Supreme Court to Determine Standard for Reviewing Relator’s Violation of FCA Seal Requirement 

June 2, 2016

On May 31, 2016, the Supreme Court of the United States announced that it will review an issue at the center of a significant circuit split over qui tam actions brought under the False Claims Act (FCA): what standard governs the decision whether to dismiss a whistleblower’s claim for violation of the FCA’s seal requirement.
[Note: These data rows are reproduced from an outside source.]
**config.mk**
```make
export PLATFORM = sky130hd
export DESIGN_NAME = seg_slave
export DESIGN_NICKNAME = d
export VERILOG_FILES = /design/src/rtl/seg_slave_pkg.sv /design/src/rtl/seg_slave_hex7seg.sv /design/src/rtl/seg_slave.sv
export SDC_FILE = /design/constraint.sdc
export NUM_CORES = 1
export LEC_CHECK = 0
export ABC_AREA = 1
export BUFFER_PORTS_ARGS = -buffer_cell sky130_fd_sc_hd__buf_2
export CAP_MARGIN = 20
export CORE_MARGIN = 3
export CORE_UTILIZATION = 56
export CTS_BUF_LIST = sky130_fd_sc_hd__clkbuf_16
export DETAILED_ROUTE_END_ITERATION = 16
export PLACE_DENSITY = 0.83
export SKIP_LAST_GASP = 1
export SLEW_MARGIN = 20
export SYNTH_ARGS = -nofsm -noshare
export SYNTH_HDL_FRONTEND = slang
export SYNTH_SLANG_ARGS = --single-unit
```
**constraint.sdc**
```tcl
create_clock -name clk -period 2 [get_ports clk]
set_clock_uncertainty 0.05 [all_clocks]
set_input_delay 0.1 -clock clk [delete_from_list [all_inputs] [get_ports clk]]
set_output_delay 0.1 -clock clk [all_outputs]
set_load 0.05 [all_outputs]
```
**src/rtl/seg_slave_pkg.sv**
```systemverilog
// rtl/seg_slave_pkg.sv - shared types and constants for the 7-segment bus slave
package seg_slave_pkg;

    typedef enum logic [2:0] {
        SLV_RAM   = 3'd0,
        SLV_UART  = 3'd1,
        SLV_SEG   = 3'd2,
        SLV_TIMER = 3'd3,
        SLV_NONE  = 3'd7
    } slave_code;

    typedef struct packed {
        logic [31:0] addr;
        logic [31:0] wdata;
        logic        read;
        logic        write;
        logic [3:0]  dataena;
        logic [3:0]  burstcount;
    } port_transmite_type;

    typedef struct packed {
        logic [31:0] rdata;
        logic        valid;
        logic        waitrequest;
    } port_receive_type;

    typedef enum logic {
        ST_IDLE   = 1'b0,
        ST_RBURST = 1'b1
    } seg_state_t;

    localparam logic [1:0] REG_DATA = 2'd0;
    localparam logic [1:0] REG_CTRL = 2'd1;

    localparam int CTRL_EN_BIT    = 0;
    localparam int CTRL_DP_LSB    = 8;
    localparam int CTRL_BLANK_LSB = 16;

    function automatic logic [31:0] byte_merge(input logic [31:0] old_val,
                                               input logic [31:0] new_val,
                                               input logic [3:0]  be);
        logic [31:0] r;
        r = old_val;
        for (int i = 0; i < 4; i++) begin
            if (be[i]) r[i*8 +: 8] = new_val[i*8 +: 8];
        end
        return r;
    endfunction

endpackage

```
**src/rtl/seg_slave_hex7seg.sv**
```systemverilog
// rtl/seg_slave_hex7seg.sv - hex nibble to active-low segments, out[0]=a .. out[6]=g
module hex7seg (
    input  logic [3:0] hex,
    output logic [6:0] segs
);

    logic [6:0] on;

    always_comb begin
        on = 7'h00;
        case (hex)
            4'h0: on = 7'h3F;
            4'h1: on = 7'h06;
            4'h2: on = 7'h5B;
            4'h3: on = 7'h4F;
            4'h4: on = 7'h66;
            4'h5: on = 7'h6D;
            4'h6: on = 7'h7D;
            4'h7: on = 7'h07;
            4'h8: on = 7'h7F;
            4'h9: on = 7'h6F;
            4'hA: on = 7'h77;
            4'hB: on = 7'h7C;
            4'hC: on = 7'h39;
            4'hD: on = 7'h5E;
            4'hE: on = 7'h79;
            default: on = 7'h71;
        endcase
    end

    assign segs = ~on;

endmodule

```
**src/rtl/seg_slave.sv**
```systemverilog
// rtl/seg_slave.sv - bus slave holding DATA/CTRL and scanning a multiplexed 7-segment display
module seg_slave
    import seg_slave_pkg::*;
#(
    parameter int SCAN_DIV = 50000,
    parameter int DIGITS   = 4
) (
    input  logic               clk,
    input  logic               rst_n,
    input  port_transmite_type from_bus,
    input  logic               chsel,
    output port_receive_type   to_bus,
    output logic [7:0]         seg,
    output logic [DIGITS-1:0]  an
);

    localparam int PW = (SCAN_DIV > 1) ? $clog2(SCAN_DIV) : 1;
    localparam int DW = (DIGITS > 1) ? $clog2(DIGITS) : 1;

    seg_state_t  state;
    logic [31:0] data_q;
    logic [31:0] ctrl_q;
    logic [3:0]  beat_cnt;
    logic [1:0]  beat_idx;
    logic        valid_q;
    logic        wait_q;
    logic [31:0] rdata_q;

    logic        accept;
    logic [3:0]  bc_eff;
    logic [1:0]  cmd_idx;
    logic [1:0]  wr_idx;
    logic        unused_bus;

    assign accept  = chsel && !wait_q;
    assign bc_eff  = (from_bus.burstcount == 4'd0) ? 4'd1 : from_bus.burstcount;
    assign cmd_idx = from_bus.addr[3:2];
    // A nonzero beat counter in IDLE means a write burst is still running.
    assign wr_idx  = (beat_cnt != 4'd0) ? beat_idx : cmd_idx;
    assign unused_bus = ^{from_bus.addr[31:4], from_bus.addr[1:0]};

    assign to_bus = '{rdata: rdata_q, valid: valid_q, waitrequest: wait_q};

    function automatic logic [31:0] reg_read(input logic [1:0] idx,
                                             input logic [31:0] d,
                                             input logic [31:0] c);
        case (idx)
            REG_DATA: return d;
            REG_CTRL: return c;
            default:  return 32'd0;
        endcase
    endfunction

    always_ff @(posedge clk) begin
        if (!rst_n) begin
            state    <= ST_IDLE;
            data_q   <= 32'd0;
            ctrl_q   <= 32'd0;
            beat_cnt <= 4'd0;
            beat_idx <= 2'd0;
            valid_q  <= 1'b0;
            wait_q   <= 1'b0;
            rdata_q  <= 32'd0;
        end else begin
            valid_q <= 1'b0;
            rdata_q <= 32'd0;
            case (state)
                ST_IDLE: begin
                    if (accept && from_bus.write) begin
                        if (wr_idx == REG_DATA)
                            data_q <= byte_merge(data_q, from_bus.wdata, from_bus.dataena);
                        else if (wr_idx == REG_CTRL)
                            ctrl_q <= byte_merge(ctrl_q, from_bus.wdata, from_bus.dataena);
                        if (beat_cnt == 4'd0) begin
                            beat_cnt <= bc_eff - 4'd1;
                            beat_idx <= cmd_idx + 2'd1;
                        end else begin
                            beat_cnt <= beat_cnt - 4'd1;
                            beat_idx <= beat_idx + 2'd1;
                        end
                    end else if (accept && from_bus.read) begin
                        valid_q  <= 1'b1;
                        rdata_q  <= reg_read(cmd_idx, data_q, ctrl_q);
                        beat_idx <= cmd_idx + 2'd1;
                        beat_cnt <= bc_eff - 4'd1;
                        if (bc_eff > 4'd1) begin
                            state  <= ST_RBURST;
                            wait_q <= 1'b1;
                        end
                    end
                end
                ST_RBURST: begin
                    valid_q  <= 1'b1;
                    rdata_q  <= reg_read(beat_idx, data_q, ctrl_q);
                    beat_idx <= beat_idx + 2'd1;
                    beat_cnt <= beat_cnt - 4'd1;
                    if (beat_cnt == 4'd1) begin
                        state  <= ST_IDLE;
                        wait_q <= 1'b0;
                    end
                end
                default: state <= ST_IDLE;
            endcase
        end
    end

    logic [PW-1:0] presc;
    logic [DW-1:0] digit;

    always_ff @(posedge clk) begin
        if (!rst_n) begin
            presc <= '0;
            digit <= '0;
        end else if (presc == PW'(SCAN_DIV - 1)) begin
            presc <= '0;
            digit <= (digit == DW'(DIGITS - 1)) ? '0 : digit + DW'(1);
        end else begin
            presc <= presc + PW'(1);
        end
    end

    logic [3:0]  nibble;
    logic [6:0]  pattern;
    logic [3:0]  dp_sh;
    logic [3:0]  blank_sh;
    logic        lit;

    // dp and blank fields are 4 bits wide, so DIGITS is expected to be at most 4.
    assign nibble   = 4'(data_q >> (32'(digit) * 32'd4));
    assign dp_sh    = ctrl_q[CTRL_DP_LSB +: 4] >> digit;
    assign blank_sh = ctrl_q[CTRL_BLANK_LSB +: 4] >> digit;
    assign lit      = ctrl_q[CTRL_EN_BIT] && !blank_sh[0];

    hex7seg u_hex7seg (
        .hex  (nibble),
        .segs (pattern)
    );

    always_ff @(posedge clk) begin
        if (!rst_n) begin
            seg <= 8'hFF;
            an  <= '1;
        end else if (lit) begin
            seg <= {~dp_sh[0], pattern};
            an  <= ~(DIGITS'(1) << digit);
        end else begin
            seg <= 8'hFF;
            an  <= '1;
        end
    end

endmodule

```
# Word-level counts from Yosys, hierarchy flattened
# Memory sizes are Yosys's and may differ from the RTL's.
# Index checks and enable logic that the tools add are counted.
classes:
  bitwise_logic: 6
  n_div: 0
  multipliers: 0
  n_reduce_logical: 23
  n_lt_le_gt_ge: 1
  mux: 29
  n_shift: 4
  addsub: 6
  n_eq_ne: 11
op_table:
  columns: ["op", "count"]
  rows:
  - ["one-hot mux 32 bit (2 select lines)", 3]
  - ["2-to-1 mux 32 bit", 2]
  - ["right shift 32 x 4 -> 4 bit", 1]
  - ["AND reduction 4 bit", 5]
  - ["AND reduction 5 bit", 4]
  - ["adder 16 x 1 -> 16 bit, second input constant", 1]
  - ["equality test 16 bit, second input constant", 1]
  - ["2-to-1 mux 4 bit", 4]
  - ["2-to-1 mux 1 bit", 10]
  - ["2-to-1 mux 2 bit", 5]
  - ["logical NOT 4 bit", 2]
  - ["one-hot mux 4 bit (2 select lines)", 1]
  - ["right shift 4 x 2 -> 1 bit", 2]
  - ["subtractor 4 x 1 -> 4 bit, second input constant", 2]
  - ["NOT 7 bit", 1]
  - ["adder 2 x 1 -> 2 bit, second input constant", 3]
  - ["equality test 2 x 1 -> 1 bit, second input constant", 3]
  - ["logical NOT 2 bit", 3]
  - ["!= test 2 bit, second input constant", 3]
  - ["one-hot mux 1 bit (2 select lines)", 3]
  - ["equality test 4 x 1 -> 1 bit, second input constant", 1]
  - ["> comparator 4 x 1 -> 1 bit, second input constant", 1]
  - ["logical AND 1 bit", 4]
  - ["NOT 1 bit", 4]
  - ["10 further kinds", 11]
totals:
  n_memories: 1
  reg_bits: 135
  ram_bits: 0
  inputBits: 77
  rom_bits: 112
  out_inout_bits: 46
  word_cells: 99
  latchBits: 0
mem_list:
  columns: ["name", "words", "word_bits", "rd", "rd_ports_with_merged_regs", "wr", "line", "text"]
  rows:
  - ["(no name shown)", 16, 7, 1, 0, 0, "seg_slave_hex7seg.sv:11", "case (hex)"]

# Depth between registers and ports, before layout
# Gate-level depths: netlist of run 1.
depth:
  depth_word: 7
  ltp_mapped: 12
  mapped_depth_nobuf: 10

# Cells and area by module
# From an unflattened synthesis of run 1, not the netlist that was laid out.
hier_totals:
  cells_unflattened: 984
  area_unflattened_um2: 6797.8
by_module_without_submodules:
  columns: ["mod", "cells_each", "instances", "seq_area_each_um2", "area_each_um2"]
  rows:
  - ["seg_slave", 936, 1, 2702.6, 6536.3]
  - ["hex7seg", 48, 1, 0.0, 261.5]

# Worst setup path before layout of run 1
# Ideal clock, no wire load.
synth_path:
  path_type: "reg2reg"
  from: "register digit[0]"
  to: "register seg[3]"
  path_buffers: 2
  required_ps: 1831
  path_slack_ps: 260
  arrival_time_ps: 1571
  stages_incl_launch_ff: 13
  synth_period_minus_slack_ps: 1740
  setup_time_ps: 119
  path_cell_list: "dfxtp_1 buf_2 inv_1 buf_2 nand2_1 nand3_1 nand2_1 inv_1 ha_1 nand2_1 nand2_1 o21ai_0 nand2_1"
synth_between:
  elab_chain_cells: 4
  elab_cells_between_ends: 7
  classes_between: "2 x shift; 1 x bitwise; 3 x reduce/logical; 1 x memory"
synth_rtl:
  columns: ["element", "line", "text"]
  rows:
  - ["from (decl)", "seg_slave.sv:108", "logic [DW-1:0] digit;"]
  - ["from (signal assigned)", "seg_slave.sv:116", "digit <= (digit == DW'(DIGITS - 1)) ? '0 : digit + DW'(1);"]
  - ["branches (longest 4 deep; another with memory read (16 x 7 bit))", null, null]
  - ["to (signal assigned)", "seg_slave.sv:144", "seg <= {~dp_sh[0], pattern};"]
  - ["to (decl)", "seg_slave.sv:13", "output logic [7:0] seg,"]
# Parallel ways; which one is timed is not known.
# A chain may end at the register's enable or synchronous reset.

# Final worst setup path of run 1
layout_path:
  from: "register beat_cnt[0]"
  to: "register ctrl_q[23]"
layout_between:
  elab_chain_cells: 5
  elab_cells_between_ends: 6
  classes_between: "1 x eq/ne; 1 x mux; 1 x bitwise; 3 x reduce/logical"
layout_rtl:
  columns: ["element", "line", "text"]
  rows:
  - ["from (decl)", "seg_slave.sv:23", "logic [3:0] beat_cnt;"]
  - ["from (signal assigned)", "seg_slave.sv:75", "beat_cnt <= bc_eff - 4'd1;"]
  - ["from (signal assigned)", "seg_slave.sv:78", "beat_cnt <= beat_cnt - 4'd1;"]
  - ["from (signal assigned)", "seg_slave.sv:85", "beat_cnt <= bc_eff - 4'd1;"]
  - ["nonzero test 4 bit (*)", "seg_slave.sv:39", "assign wr_idx = (beat_cnt != 4'd0) ? beat_idx : cmd_idx;"]
  - ["2-to-1 mux 2 bit (*)", "seg_slave.sv:39", null]
  - ["logical NOT 2 bit", "seg_slave.sv:70", "if (wr_idx == REG_DATA)"]
  - ["NOT 1 bit (no line)", null, null]
  - ["AND reduction 5 bit (no line) (*)", null, null]
  - ["to (signal assigned)", "seg_slave.sv:73", "ctrl_q <= byte_merge(ctrl_q, from_bus.wdata, from_bus.dataena);"]
  - ["to (decl)", "seg_slave.sv:22", "logic [31:0] ctrl_q;"]
# Mark *: on every way between the ends. The rest lies on a longest branch, timed or not.

==> impl_metrics.py, run 1 <==
metrics = {
    "routing": {
        "wl_per_cell_um": 13.6,
        "drt-pass1-iter-count": 6,
        "drc": 0,
        "ant_nets": 0,
        "routed_wl_mm": 16.9,
        "drt_iter0_markers": 622,
        "viasPerCell": 5.28,
        "vias": 6574,
    },
    "floorplan": {
        "coreArea_um2": 11500,
        "die_area_um2": 13200,
        "num_rows": 39,
        "ios": 123,
        "die_h_um": 115,
        "initial_core_util_pct": 57.8,
        "die_w_um": 115,
    },
    "global_route": {
        "grt_max_degree": 62,
        "antenna_found_initial": 0,
        "grt_pass1_vias": 6193,
        "grt_overflow": 0,
        "track_usage_pct": 26.3,
        "grt_pass1_wl_mm": 28.0,
    },
    "worst_setup_path": {
        "endpoint_kind": "flop",
        "cp.required_ns": 2.30,
        "critPathKind": "reg -> reg",
        "crit_path_max_fanout": 16,
        "startpoint_type": "flop",
        "cp.arrival_ns": 2.10,
    },
    "yosys": {
        "synth_nets": 1067,
        "yosysTopAreaCellShare_pct": 40.6,
        "synth.largest_area_cell": "dfxtp_1",
        "ys_ff_latch": 135,
        "ys_top_cells_by_area": "dfxtp_1 41%, nand2_1 16%, nor2_1 8.9%",
        "synth_area_per_cell_um2": 6.85,
        "syn_inst": 973,
        "synth_area_um2": 6660,
        "ys_types": 30,
        "synth-seq-area-share_pct": 40.6,
        "yosys_warnings": 0,
    },
    "pwr": {
        "p_leak_nw": 3.82,
        "power_density_nw_per_um2": 880,
        "ir_worst_vdd_mv": 0.558,
        "power_mw": 7.19,
    },
    "timing": {
        "period_share_pct": 89.9,
        "tns_ns": 0,
        "hold_viol": 0,
        "fin_crit_ns": 1.80,
        "finalSetupViolCount": 0,
        "finalMaxSlewViolations": 0,
        "holdWs_ns": 0.0457,
        "worst_slack_ns": 0.202,
        "rsz0062_at_grt": "no",
        "worst_pin_slew_ns": 0.460,
        "fmax_mhz": 556,
        "max_slew_margin_pct": 69.1,
    },
    "finish": {
        "fillCellCount": 905,
        "nNetsFinal": 1181,
        "area_growth_pct": 22.6,
        "final_util_pct": 70.9,
        "drive_gt1_share_pct": 15.1,
        "final_common_cell": "nand2_1",
        "layout_common_cells": "277 x nand2_1, 158 x nor2_1, 135 x dfxtp_1",
    },
    "cts": {
        "h-tree-depth": 4,
        "clk_pin_slew_ns": 0.06,
        "ctsRootBufferMaster": "clkbuf_16",
        "clock-sinks": 135,
        "numCtsBuffers": 17,
        "clk-insertion-delay-late_ns": 0.42,
        "cts_tree": "built",
        "cts_repair_resize_count": 0,
        "cts_max_path_buffers": 2,
    },
    "min_path": {
        "hold_path.class": "in -> reg",
    },
    "placed_design": {
        "post-place-ws_ns": 0.287,
        "port_buffers": 92,
        "hpwl_mm": 10.4,
        "routabilityCongestion": 0.923,
    },
    "flow_run": {
        "maxCapViolations": 0,
    },
    "run_status": {
        "outcome": "completed",
    },
}
final cells by class:
cell class / instances / area (um^2) / area share [%]
multi-input combinational: 673 / 3230 / 39.6
sequential: 135 / 2700 / 33.1
timing repair buffer: 140 / 943 / 11.6
inverter: 120 / 455 / 5.58
clock buffer: 17 / 425 / 5.21
clock inverter: 15 / 225 / 2.76
tap: 143 / 179 / 2.19
antenna: 1 / 2.50 / 0.0306
where the power goes:
part | internal (mW) | leakage, nW | switching (mW)
Clock | 2.22 | 0.308 | 1.22
Combinational | 0.306 | 2.42 | 0.625
Sequential | 2.78 | 1.09 | 0.0460
state kept, by name, indices dropped and copies added, names as in the netlist:
name	cells
beat_cnt	4
an	4
rdata_q	32
seg	8
digit	2
data_q	32
wait_q	1
presc	16
ctrl_q	32
state	1
beat_idx	2
valid_q	1
worst max-delay path, cell delays in order (launching register included):
cell     delay, ns
dfxtp_1       0.36
inv_1         0.09
ha_1          0.30
nand2_2       0.13
nand2_1       0.07
nand2_2       0.19
nand3_4       0.22
nand2_1       0.13
nand2_1       0.08
nor2_1        0.11
what timing repair did:
item                                   4_1_cts  5_1_grt
setup buffers                                0        0
hold buffers                                34        0
endpoints found under the hold margin       65        0
worst paths after layout:
| kind | startpoint | to | slack (ns) | cells after the start |
|---|---|---|---|---|
| max reg2reg | beat_cnt[0] | ctrl_q[23] | 0.20 | 9 |
| min | from_bus[2] | beat_cnt[2] | 0.05 | 5 |
| max | beat_cnt[0] | ctrl_q[23] | 0.20 | 9 |
| min reg2reg | presc[0] | presc[0] | 0.40 | 1 |
logic make-up after synthesis:
group | Yosys count | share of synthesized area [%]
flip-flops | 135 | 40.6
XOR/XNOR | 7 | 0.920
adder cells (fa/ha/maj) | 17 | 3.19
AND/OR/NAND/NOR | 504 | 32.1
AO/OA/AOI/OAI | 145 | 12.2
buffers and inverters | 165 | 10.9
metrics by stage:
step	area, um^2	instances
floorplan	6660	973
global placement	7170	1177
detailed placement	7170	1177
CTS	8170	1243
global route	8170	1243
finish	8170	1244
cell usage after synthesis, drive strengths merged:
cell and number:
nand2 284, nor2 163, dfxtp 135, inv 119
o22ai 64, a21oi 55, nand3 44, clkbuf 23
buf 22, o21ai 22, ha 17, nand4 6
nor3 6, xor2 5, o211ai 3, xnor2 2
clkinv 1, o21bai 1, or2 1
per-layer routing:
| metal | track usage, % | share of wire (%) |
|---|---|---|
| met1 | 32.5 | 42 |
| met5 | 0 | 0 |
| met4 | 13.0 | 3.4 |
| met3 | 5.74 | 7.7 |
| met2 | 43.4 | 47 |
(Power assumes the default switching activity.)
==> run 2: changes to the inputs <==
--- a/config.mk
+++ b/config.mk
@@ -13,6 +13,7 @@
 export CTS_BUF_LIST = sky130_fd_sc_hd__clkbuf_16
 export DETAILED_ROUTE_END_ITERATION = 16
 export PLACE_DENSITY = 0.83
+export RECOVER_POWER = 100
 export SKIP_LAST_GASP = 1
 export SLEW_MARGIN = 20
 export SYNTH_ARGS = -nofsm -noshare
==> run 2 against run 1 <==
Effect of this change: power barely moved; sequential share of layout area rose by 0.28 points; sequential power barely moved; first-iteration DRC count fell by 12%; non-clock buffer count did not move; critical path depth did not move; hold slack got worse by 0.00064 ns; clock power barely moved; cell area fell by 0.83%; via count fell by 0.62%; final cell count did not move; largest cell class unchanged; largest power group unchanged.
## config.mk

```make
export PLATFORM = sky130hd
export DESIGN_NAME = ifid_stage
export DESIGN_NICKNAME = d
export VERILOG_FILES = /design/src/rtl/ifid_stage_pkg.sv /design/src/rtl/ifid_stage_field_decode.sv /design/src/rtl/ifid_stage.sv
export SDC_FILE = /design/constraint.sdc
export NUM_CORES = 1
export LEC_CHECK = 0
export CAP_MARGIN = 5
export CORE_ASPECT_RATIO = 1.5
export CORE_MARGIN = 2
export CORE_UTILIZATION = 48
export CTS_BUF_LIST = sky130_fd_sc_hd__clkbuf_8 sky130_fd_sc_hd__clkbuf_16
export DETAILED_ROUTE_END_ITERATION = 10
export PLACE_DENSITY = 0.92
export SLEW_MARGIN = 10
export SYNTH_ARGS = -nofsm -noshare
export SYNTH_HDL_FRONTEND = slang
export SYNTH_SLANG_ARGS = --single-unit
```

## constraint.sdc

```tcl
create_clock -name clk -period 6.51 [get_ports clk]
set_clock_uncertainty 0.1 [all_clocks]
set_input_delay 1.302 -clock clk [delete_from_list [all_inputs] [get_ports clk]]
set_output_delay 1.302 -clock clk [all_outputs]
set_load 0.05 [all_outputs]
```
The FCA requires that qui tam complaints be served on the government, “filed in camera” and “remain under seal for at least 60 days.” 31 U.S.C. § 3730(b). These requirements appear in the same section of the FCA that creates the qui tam right of action, signifying that they are a necessary precursor to maintaining such an action. Despite this clear statutory mandate, the circuit courts are split over whether dismissal, or any other sanction, is appropriate where a relator violates the seal requirement by disclosing the existence of a qui tam action before the seal is lifted. The Ninth Circuit uses a three-factor test, set out in U.S. ex rel. Lujan v. Hughes Aircraft Co., 67 F.3d 242, 245-46 (9th Cir.1995), that weighs (1) the harm to the government caused by the relator’s disclosures; (2) the relative severity of the relator’s violation; and (3) any evidence of bad faith or willfulness. The Second and Fourth Circuits apply a different test. Those courts will dismiss an action if the seal violation “results in an incurable and egregious frustration of the ‘statutory objectives underlying the filing and service requirements.’” Smith v. Clark/Smoot/Russell, 796 F.3d 424, 430 (4th Cir. 2015) (quoting U.S. ex rel. Pilon v. Martin Marietta Corp., 60 F.3d 995, 998 (2d Cir. 1995)). In contrast, the Sixth Circuit applies a bright-line rule and dismisses a qui tam action if the relator violates the seal requirement. U.S. ex rel. Summers v. LHC Grp., Inc., 623 F.3d 287, 298 (6th Cir. 2010).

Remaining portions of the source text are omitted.